This skill configures Nginx as a production-grade reverse proxy, load balancer, SSL/TLS terminator, cache layer, and API gateway. It provides hardened defaults, performance tuning, per-path caching and rate limiting, and monitoring endpoints to operate high-traffic services reliably. Use it to standardize Nginx deployments for web and API workloads.

How this skill works

The skill generates and validates Nginx configuration blocks for global http settings, upstream pools, SSL-enabled server blocks, and location-specific rules. It includes optimized worker/process settings, gzip, caching zones, rate limits, connection pooling, and health/metrics endpoints.

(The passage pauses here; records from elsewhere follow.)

==> src/rtl/inst_prefetch_queue.sv <==
// inst_prefetch_queue: DEPTH-deep instruction prefetch queue with credit-limited issue and redirect discard
module inst_prefetch_queue #(
  parameter int DEPTH = 4,
  parameter int ADDR_WIDTH = 32,
  parameter int INST_WIDTH = 32,
  parameter logic [ADDR_WIDTH-1:0] RESET_PC = '0
) (
  input  logic                  CLK,
  input  logic                  RST,
  input  logic                  EXEC,
  input  logic                  STALL,
  input  logic                  FLUSH,
  input  logic [ADDR_WIDTH-1:0] NEW_PC,
  output logic                  MEM_RREQ,
  output logic [ADDR_WIDTH-1:0] MEM_RADDR,
  input  logic                  MEM_RREADY,
  input  logic                  MEM_RVALID,
  input  logic [INST_WIDTH-1:0] MEM_RDATA,
  output logic                  INST_VALID,
  output logic [INST_WIDTH-1:0] INST,
  output logic [ADDR_WIDTH-1:0] PC,
  output logic                  MEM_WAIT
);
  localparam int PW = $clog2(DEPTH);
  localparam int CW = PW + 1;
  logic [INST_WIDTH-1:0] inst_q [DEPTH];
  logic [ADDR_WIDTH-1:0] pc_q [DEPTH];
  logic [PW-1:0] rd_ptr, wr_ptr;
  logic [CW-1:0] count, outstanding, discard;
  logic [CW+1:0] credits;
  logic [ADDR_WIDTH-1:0] fetch_pc, resp_pc;
  logic issue, push, pop, drop;
  assign credits = {2'b0, count} + {2'b0, outstanding} + {2'b0, discard};
  assign MEM_RREQ = EXEC & ~FLUSH & ~RST & (credits < (CW+2)'(DEPTH));
  assign MEM_RADDR = fetch_pc;
  assign issue = MEM_RREQ & MEM_RREADY;
  assign drop = MEM_RVALID & (discard != '0);
  assign push = MEM_RVALID & (discard == '0) & ~FLUSH & ~RST;
  assign INST_VALID = count != '0;
  assign pop = INST_VALID & ~STALL & ~FLUSH;
  assign INST = INST_VALID ? inst_q[rd_ptr] : '0;
  assign PC = INST_VALID ? pc_q[rd_ptr] : '0;
  assign MEM_WAIT = EXEC & ~INST_VALID;
  always_ff @(posedge CLK) begin
    if (push) begin
      inst_q[wr_ptr] <= MEM_RDATA;
      pc_q[wr_ptr] <= resp_pc;
    end
  end
  always_ff @(posedge CLK) begin
    if (RST) begin
      rd_ptr <= '0;
      wr_ptr <= '0;
      count <= '0;
      outstanding <= '0;
      discard <= '0;
      fetch_pc <= RESET_PC;
      resp_pc <= RESET_PC;
    end else if (FLUSH) begin
      rd_ptr <= '0;
      wr_ptr <= '0;
      count <= '0;
      outstanding <= '0;
      discard <= discard + outstanding - CW'(MEM_RVALID);
      fetch_pc <= NEW_PC;
      resp_pc <= NEW_PC;
    end else begin
      if (issue) fetch_pc <= fetch_pc + ADDR_WIDTH'(4);
      if (push) begin
        wr_ptr <= wr_ptr + PW'(1);
        resp_pc <= resp_pc + ADDR_WIDTH'(4);
      end
      if (pop) rd_ptr <= rd_ptr + PW'(1);
      count <= count + CW'(push) - CW'(pop);
      outstanding <= outstanding + CW'(issue) - CW'(push);
      discard <= discard - CW'(drop);
    end
  end
endmodule

==> config.mk <==
export PLATFORM = sky130hd
export DESIGN_NAME = inst_prefetch_queue
export DESIGN_NICKNAME = d
export VERILOG_FILES = /design/src/rtl/inst_prefetch_queue.sv
export SDC_FILE = /design/constraint.sdc
export NUM_CORES = 1
export LEC_CHECK = 0
export ABC_AREA = 1
export BUFFER_PORTS_ARGS = -buffer_cell sky130_fd_sc_hd__buf_4
export CELL_PAD_IN_SITES_DETAIL_PLACEMENT = 2
export CELL_PAD_IN_SITES_GLOBAL_PLACEMENT = 2
export CORE_MARGIN = 4
export CORE_UTILIZATION = 33
export CTS_BUF_LIST = sky130_fd_sc_hd__clkbuf_16
export DETAILED_ROUTE_END_ITERATION = 10
export PLACE_DENSITY = 0.79
export REMOVE_ABC_BUFFERS = 1
export SLEW_MARGIN = 10
export SYNTH_ARGS = -nofsm -noshare
export SYNTH_HDL_FRONTEND = slang
export SYNTH_SLANG_ARGS = --single-unit
export TNS_END_PERCENT = 5
==> constraint.sdc <==
create_clock -name CLK -period 4.36 [get_ports CLK]
set_input_delay 0.436 -clock CLK [delete_from_list [all_inputs] [get_ports CLK]]
set_output_delay 0.436 -clock CLK [all_outputs]
set_load 0.03 [all_outputs]
==> results of run 1 <==
## final timing paths
| path | endpoint | startpoint | cells past startpoint | slack, ps |
|---|---|---|---|---|
| max | outstanding[2] | count[1] | 15 | 820 |
| min | inst_q[0][29] | MEM_RDATA[29] | 1 | 80 |
| max reg2reg | outstanding[2] | count[1] | 15 | 820 |
| min reg2reg | MEM_RADDR[0] | MEM_RADDR[0] | 2 | 480 |
## worst max-delay path, delay by kind of cell (launching register included)
family | cells | cell delay (ps)
simple gates | 4 | 630
buf+inv | 3 | 210
flops | 1 | 440
compound gates | 3 | 460
fa+ha+maj | 5 | 1750
## final cells by class
| class | instances | area share (%) |
|---|---|---|
| sequential | 335 | 50.47 |
| multi-input combinational | 1127 | 28.95 |
| timing repair buffer | 187 | 7.844 |
| clock buffer | 39 | 5.311 |
| tap | 600 | 4.085 |
| inverter | 99 | 2.043 |
| clock inverter | 31 | 1.300 |
## cells by family after synthesis
group | count (synthesis) | share of synthesized area [%]
compound gates | 308 | 10.49
xor+xnor | 16 | 0.9183
fa+ha+maj | 23 | 2.181
buf+inv | 172 | 4.632
flops | 335 | 60.74
simple gates | 780 | 21.04
## where the power goes
part / leakage (nW) / switching, mW / internal, mW
Combinational: 3.27 / 0.485 / 0.255
Sequential: 2.99 / 0.130 / 3.56
Clock: 0.617 / 1.35 / 1.82
## per-stage QoR
stage	area, um^2	setup slack (ps)	hold slack [ps]	power [mW]	util (%)
4_1_cts	18380	757.2	55.02	7.690	40.32
2_1_floorplan	14930	-1432	435.6	4.131	-
6_report	18380	817.2	80.89	7.592	40.32
3_5_place_dp	17160	838.3	470.8	4.495	37.65
3_3_place_gp	17160	939.0	445.6	4.440	37.65
5_1_grt	18380	576.4	63.67	7.903	40.32
## per-layer routing
metal	track usage (%)	up-vias	part of all wire, %
li1	-	5810	-
met1	25.59	6357	42
met2	36.94	252	51
met3	3.066	62	4.2
met4	5.289	0	2.2
met5	0	-	0
## cell usage after synthesis (2+ instances only)
cell type | number | area (um^2)
a21boi_0 | 3 | 22.52
a21oi_1 | 114 | 570.6
a31oi_1 | 3 | 18.77
buf_1 | 12 | 45.04
buf_2 | 2 | 10.01
buf_4 | 3 | 22.52
buf_6 | 6 | 67.56
clkbuf_1 | 50 | 187.7
dfxtp_1 | 79 | 1582
edfxtp_1 | 256 | 7687
fa_1 | 6 | 120.1
ha_1 | 17 | 212.7
inv_1 | 93 | 349.1
inv_2 | 4 | 15.01
nand2_1 | 291 | 1092
nand3_1 | 68 | 340.3
nand3_2 | 3 | 30.03
nand3b_1 | 16 | 120.1
nand4_1 | 8 | 50.05
nor2_1 | 370 | 1389
nor2_4 | 4 | 45.04
nor3_1 | 12 | 60.06
nor3_2 | 2 | 20.02
o211ai_1 | 4 | 30.03
o21a_1 | 4 | 30.03
o21ai_0 | 164 | 820.8
o21ai_1 | 7 | 35.03
o21bai_1 | 3 | 22.52
o22ai_1 | 2 | 12.51
or2_2 | 2 | 12.51
xnor2_1 | 8 | 70.07
xor2_1 | 8 | 70.07
## registers in the layout, summed over array words and instances (netlist names), named ones only
register	cells
count	3
resp_pc	32
outstanding	3
wr_ptr	2
pc_q	128
rd_ptr	2
inst_q	128
MEM_RADDR	32
discard	3
==> run summary, run 1 <==
Maximum number of pins on one net before global-route repair = 75
Global-route wire length before repair = 80430 um
Sequential share of the synthesized area = 60.74%
Total negative setup slack = 0 ps
Boundary Pins = 170
Final Wtd Congestion = 0.8159
Setup Viol. Count Final = 0
Required time at the worst-slack endpoint = 4840 ps
Starting density of the core = 33.48%
Result of the run = complete, no violations
Sequential cell area in the final layout = 9274 um^2
Worst slew margin relative to its limit = 32.53%
DRC errors left = 0
Number of unique standard cell types used by synthesis = 42
Buffer count from post-CTS setup fixing = 0
Type of the worst setup path = flop to flop
Number of buffer cells added on primary ports = 169
Placed Instances = 2348
Post-synth ARST share = 0%
Worst vdd ir = 0.2079 mV
Number of inserted diodes = 0
Nets@finish = 1883
Half-perimeter wire length of the detailed placement result = 33930 um
Clock Sink Count = 335
RSZ-0062 raised after global routing = false
Slowest Stage Delay on Critical Path = 530 ps
Height of the die = 223.0 um
CTS Buf Count = 39
Number of antenna violations at the first check in global routing = 0
Count of H-tree levels built during CTS = 2
Number of flops mapped to enable cells by yosys = 256
Pre-Repair DR Iteration Count = 5
Period minus WS final = 3543 ps
Kind of capture point of the worst setup path = flop
Leak = 6.870 nW
Fmax = 282.3 MHz
# Max-Cap Violations = 0
Row count = 78
Power per standard cell area = 413.2 nW/um^2
Most frequent standard cell in the layout excluding fill and tap cells = nor2_1
Congestion Overflow GR = 0
Final Hold Viols = 0
Cell with the biggest individual delay on the critical path = fa_1
Total wire length = 52130 um
Post-layout instance count excluding filler cells = 2418
Vias post-DR = 12480
Area inside the core boundary = 45580 um^2
Violation count after the first detailed-route iteration = 791
Routed wirelength normalized by instance count = 21.56 um
Footprint of the multi-input gates = 5320 um^2
Critical-path maximum fanout = 4
Die width = 223.0 um
TritonCTS clock tree = yes
Mean Syn Cell Area = 9.340 um^2
Full die area = 49750 um^2
Layout cell share with drive strength beyond 1 = 14.85%
Total number of yosys warnings = 0
Clock Root Buffer = clkbuf_16
Via count of the first global-routing pass = 13850
Clk pin slew, worst setup/hold paths = 60 ps
Primary flip-flop cell chosen by synthesis mapping = edfxtp_1
Highest-count cells in the layout ignoring fill and taps = nor2_1, nand2_1, edfxtp_1
Remaining antenna violation count = 0
Yosys reg bits = 335
Number of gates resized after CTS = 0
Post-Synthesis Cell Area = 15260 um^2
Clock latency on the worst-skew pair = 560 ps
Clk buf depth = 3
Pins over their slew limit = 0
Worst Skew = 12.53 ps
Vias per std cell = 5.162
Transition time of the tightest slew-check pin = 1012 ps
Fillcell total = 4960
Ordered cell list for the critical path = inv_1 > fa_1 > a21oi_1 > fa_1 > nor2_1 > nand2_2 > a21oi_4 > nand3_4 > ha_1 > inv_1 > ha_1 > inv_1 > fa_1 > or2_2 > a21oi_1
Type of the worst min-delay path = primary input to flop
Overall fraction of global-route tracks in use = 20.43%
Period utilization = 81.26%
Area delta synth->final = 20.42%
Critical path launch point type = flop
Hold-fix buffers at CTS = 0
Worst path arrival time = 4030 ps
Synthesized instance count = 1634
Power figures use the tool's default switching activity.
==> run 2: changes to the inputs <==
ABC_AREA = 0   (was 1)
CORE_UTILIZATION = 35   (was 33)
PLACE_DENSITY = 0.74   (was 0.79)
clock period = 3.17 ns   (was 4.36 ns; I/O delays follow)
==> run 2 against run 1 <==
  * The run now ends with setup timing left
  * Global-route usage shrank 2.0 points
  * Final cell count shrank 27%
  * Clock power grew 30%
  * Sequential power grew 34%
  * First-iteration DRC count shrank 39%
  * Hold slack lost 46 ps
  * Core utilization grew 4.8 points
  * Flip-flop and latch count is the same
  * Non-clock buffer count grew 62
  * Design area shrank 1.7%
  * Maximum frequency grew 6.3%
  * Sequential share of layout area grew 0.94 points
  * Critical endpoint unchanged
  * Largest cell class unchanged
  * Largest power group unchanged
**src/rtl/grid_pkg.sv**
```systemverilog
// Shared grid-solver definitions: row length, row_bias FSM states and LFSR taps.
`ifndef GRID_LEN
`define GRID_LEN 9
`endif

package grid_pkg;

  localparam int GRID_LEN = `GRID_LEN;

  localparam logic [15:0] LFSR_TAPS = 16'hB400;

  typedef enum logic {
    SHUF  = 1'b0,
    READY = 1'b1
  } row_bias_state_e;

  // Right-shifting Galois form: feedback taps applied when the outgoing bit is 1.
  function automatic logic [15:0] lfsr_galois_step(input logic [15:0] s);
    return {1'b0, s[15:1]} ^ (s[0] ? LFSR_TAPS : 16'h0000);
  endfunction

endpackage

```
**src/rtl/lfsr16.sv**
```systemverilog
// 16-bit Galois LFSR, reloaded with SEED on reset and free-running otherwise.
module lfsr16
  import grid_pkg::*;
#(
  parameter logic [15:0] SEED = 16'hACE1
) (
  input  logic        clock,
  input  logic        reset,
  output logic [15:0] q
);

  // An all-zero state would lock the LFSR, so a zero seed is replaced.
  localparam logic [15:0] START = (SEED == 16'h0000) ? 16'h0001 : SEED;

  logic [15:0] r_q;

  // LFSR state register
  always_ff @(posedge clock) begin
    if (reset) begin
      r_q <= START;
    end else begin
      r_q <= lfsr_galois_step(r_q);
    end
  end

  assign q = r_q;

endmodule

```
**src/rtl/row_bias.sv**
```systemverilog
// Per-row value-order source: shuffles a permutation of one-hot values and
// answers tile index requests with the permuted value on a shared reply bus.
module row_bias
  import grid_pkg::*;
#(
  parameter int          LEN  = GRID_LEN,
  parameter logic [15:0] SEED = 16'hACE1
) (
  input  logic                   clock,
  input  logic                   reset,
  input  logic                   reshuffle,
  output logic                   ready,
  input  logic [LEN*(LEN+1)-1:0] tile_rqindex,
  input  logic [LEN-1:0]         tile_update,
  output logic [LEN-1:0]         rowbias,
  output logic                   collision
);

  localparam int             IW  = $clog2(LEN);
  localparam logic [LEN-1:0] ONE = {{(LEN-1){1'b0}}, 1'b1};

  row_bias_state_e r_state;
  logic [IW-1:0]   r_i;
  logic [LEN-1:0]  r_perm [LEN];
  logic [LEN-1:0]  r_rowbias;
  logic            r_collision;

  logic [15:0]     w_lfsr;
  logic [7:0]      w_mod;
  logic [IW-1:0]   w_j;
  logic [LEN-1:0]  w_sel_idx;
  logic            w_hit;
  logic [LEN-1:0]  w_reply;
  logic            w_multi;
  logic            w_unused_sentinel;
  logic            w_unused_bits;

  lfsr16 #(
    .SEED(SEED)
  ) u_lfsr (
    .clock(clock),
    .reset(reset),
    .q    (w_lfsr)
  );

  // Fisher-Yates partner index: low LFSR byte modulo (i+1).
  assign w_mod = w_lfsr[7:0] % ({{(8-IW){1'b0}}, r_i} + 8'd1);
  assign w_j   = w_mod[IW-1:0];

  assign w_multi       = ($countones(tile_update) > 32'sd1);
  assign w_unused_bits = ^{w_lfsr[15:8], w_mod[7:IW]};

  // Priority select: scanning downward leaves the lowest strobing tile's index.
  always_comb begin
    w_sel_idx = {LEN{1'b0}};
    w_hit     = 1'b0;
    for (int t = LEN - 1; t >= 0; t--) begin
      w_sel_idx = tile_update[t] ? tile_rqindex[t*(LEN+1) +: LEN] : w_sel_idx;
      w_hit     = w_hit | tile_update[t];
    end
  end

  // The sentinel bit of each index carries no lookup; it just yields a zero reply.
  always_comb begin
    w_unused_sentinel = 1'b0;
    for (int t = 0; t < LEN; t++) begin
      w_unused_sentinel = w_unused_sentinel | tile_rqindex[t*(LEN+1)+LEN];
    end
  end

  // AND-OR reply mux over the permutation entries
  always_comb begin
    w_reply = {LEN{1'b0}};
    for (int k = 0; k < LEN; k++) begin
      w_reply = w_reply | (r_perm[k] & {LEN{w_sel_idx[k]}});
    end
  end

  // Shuffle/serve FSM with permutation store and registered reply outputs
  always_ff @(posedge clock) begin
    if (reset) begin
      r_state     <= SHUF;
      r_i         <= IW'(LEN - 1);
      r_rowbias   <= {LEN{1'b0}};
      r_collision <= 1'b0;
      for (int k = 0; k < LEN; k++) begin
        r_perm[k] <= ONE << k;
      end
    end else begin
      r_collision <= (r_state == READY) && w_multi;
      case (r_state)
        SHUF: begin
          // When j == i both writes carry the same value, so no special case.
          r_perm[r_i] <= r_perm[w_j];
          r_perm[w_j] <= r_perm[r_i];
          r_i         <= r_i - {{(IW-1){1'b0}}, 1'b1};
          r_rowbias   <= {LEN{1'b0}};
          if (r_i == {{(IW-1){1'b0}}, 1'b1}) begin
            r_state <= READY;
          end
        end
        READY: begin
          if (reshuffle) begin
            r_state   <= SHUF;
            r_i       <= IW'(LEN - 1);
            r_rowbias <= {LEN{1'b0}};
          end else if (w_hit) begin
            r_rowbias <= w_reply;
          end
        end
        default: begin
          r_state   <= SHUF;
          r_i       <= IW'(LEN - 1);
          r_rowbias <= {LEN{1'b0}};
        end
      endcase
    end
  end

  assign ready     = (r_state == READY);
  assign rowbias   = r_rowbias;
  assign collision = r_collision;

endmodule

```
### config.mk
export PLATFORM = sky130hd
export DESIGN_NAME = pipe_hazard_ctrl
export DESIGN_NICKNAME = d
export VERILOG_FILES = /design/src/rtl/pipe_hazard_ctrl.sv
export SDC_FILE = /design/constraint.sdc
export NUM_CORES = 1
export LEC_CHECK = 0
export BUFFER_PORTS_ARGS = -buffer_cell sky130_fd_sc_hd__buf_2
export CELL_PAD_IN_SITES_DETAIL_PLACEMENT = 1
export CELL_PAD_IN_SITES_GLOBAL_PLACEMENT = 1
export CORE_ASPECT_RATIO = 1.4
export CORE_MARGIN = 2
export CORE_UTILIZATION = 29
export CTS_CLUSTER_DIAMETER = 80
export CTS_CLUSTER_SIZE = 8
export DETAILED_ROUTE_END_ITERATION = 7
export GPL_ROUTABILITY_DRIVEN = 0
export HOLD_SLACK_MARGIN = 0.12
export PLACE_DENSITY = 0.85
export RECOVER_POWER = 50
export SLEW_MARGIN = 10
export SYNTH_ARGS = -nofsm -noshare
export SYNTH_HDL_FRONTEND = slang
export SYNTH_SLANG_ARGS = --single-unit
### constraint.sdc
create_clock -name clock -period 1.9 [get_ports clock]
set_clock_uncertainty 0.15 [all_clocks]
set_input_delay 0.38 -clock clock [delete_from_list [all_inputs] [get_ports clock]]
set_output_delay 0.38 -clock clock [all_outputs]
set_load 0.1 [all_outputs]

A deployment script tests the config, reloads or starts the service, and performs basic health checks.

When to use it

  • Deploying Nginx as a reverse proxy in front of microservices
  • Load balancing HTTP or gRPC backends with least_conn and health checks
  • Terminating TLS and enforcing modern cipher suites and HSTS
  • Caching static assets and safe API responses to reduce backend load
  • Implementing rate limiting and connection limits to mitigate abuse
  • Exposing internal metrics and stub_status for monitoring and alerts

Best practices

  • Enable HTTP/2 and prefer TLSv1.3 with strong cipher suites
  • Use proxy_cache for GET/HEAD responses and avoid caching authenticated content
  • Tune worker_processes, worker_connections, and use epoll on Linux
  • Rate limit and limit_conn by client IP to protect backends
  • Keep separate logs for access and error streams and enable upstream timing
  • Run nginx -t before reload and use a deployment script for safe rollouts

Example use cases

  • HTTPS site with automatic redirect from port 80, HSTS, and static asset caching
  • API gateway routing /api/ to a dedicated upstream with shorter cache TTL and no-cache for authenticated requests
  • Load balancing a pool of application servers with keepalive and least_conn for even distribution
  • Edge caching for public content while proxying dynamic pages to origin servers
  • Internal monitoring endpoint exposing stub_status and proxying Prometheus metrics

FAQ

How do I avoid caching user-specific data?

Configure proxy_no_cache and proxy_cache_bypass based on authorization headers or cookies, and restrict proxy_cache_methods to safe methods (GET, HEAD).

What is the safe way to roll out a new config?

Use nginx -t to validate, then systemctl reload nginx to apply without dropping connections; include health checks in your deploy script and monitor logs.